**Your task:** Go through the listing below and say how many lines contain "unchanged"; write nothing but the number.

**Data shown:**
+ + + +
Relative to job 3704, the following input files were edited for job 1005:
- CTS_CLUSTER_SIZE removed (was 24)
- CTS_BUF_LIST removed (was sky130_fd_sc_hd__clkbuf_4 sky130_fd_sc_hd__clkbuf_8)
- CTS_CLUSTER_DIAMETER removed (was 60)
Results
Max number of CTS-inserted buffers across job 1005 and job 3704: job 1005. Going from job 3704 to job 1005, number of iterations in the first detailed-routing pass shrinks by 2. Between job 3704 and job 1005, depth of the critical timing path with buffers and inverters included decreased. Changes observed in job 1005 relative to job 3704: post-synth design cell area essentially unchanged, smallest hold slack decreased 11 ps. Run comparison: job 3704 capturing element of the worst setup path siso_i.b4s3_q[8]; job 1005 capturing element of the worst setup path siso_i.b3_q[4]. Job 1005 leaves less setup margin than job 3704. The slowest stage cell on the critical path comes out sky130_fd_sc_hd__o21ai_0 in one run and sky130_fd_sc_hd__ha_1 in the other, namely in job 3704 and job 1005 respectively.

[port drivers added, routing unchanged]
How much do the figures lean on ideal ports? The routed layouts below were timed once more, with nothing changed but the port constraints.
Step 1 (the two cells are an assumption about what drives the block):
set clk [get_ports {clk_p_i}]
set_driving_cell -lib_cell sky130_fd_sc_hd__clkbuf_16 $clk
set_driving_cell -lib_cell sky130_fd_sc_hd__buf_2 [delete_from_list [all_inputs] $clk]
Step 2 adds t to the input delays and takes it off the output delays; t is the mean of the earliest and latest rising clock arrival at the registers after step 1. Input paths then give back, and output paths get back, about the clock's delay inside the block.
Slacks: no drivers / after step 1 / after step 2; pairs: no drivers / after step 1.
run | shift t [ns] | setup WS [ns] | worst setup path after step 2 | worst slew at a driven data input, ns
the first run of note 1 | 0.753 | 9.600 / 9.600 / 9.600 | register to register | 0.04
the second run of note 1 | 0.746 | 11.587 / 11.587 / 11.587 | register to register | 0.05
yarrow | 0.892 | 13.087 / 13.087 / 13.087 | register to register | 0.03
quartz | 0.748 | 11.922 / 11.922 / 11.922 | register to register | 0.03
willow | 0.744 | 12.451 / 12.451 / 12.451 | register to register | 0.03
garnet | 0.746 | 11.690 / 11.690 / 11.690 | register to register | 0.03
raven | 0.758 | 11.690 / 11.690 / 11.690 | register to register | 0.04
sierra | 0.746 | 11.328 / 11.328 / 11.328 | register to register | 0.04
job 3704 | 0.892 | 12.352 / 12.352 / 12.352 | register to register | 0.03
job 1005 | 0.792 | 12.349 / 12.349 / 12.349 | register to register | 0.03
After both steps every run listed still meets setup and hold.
+ + + +
**Answer space:** 2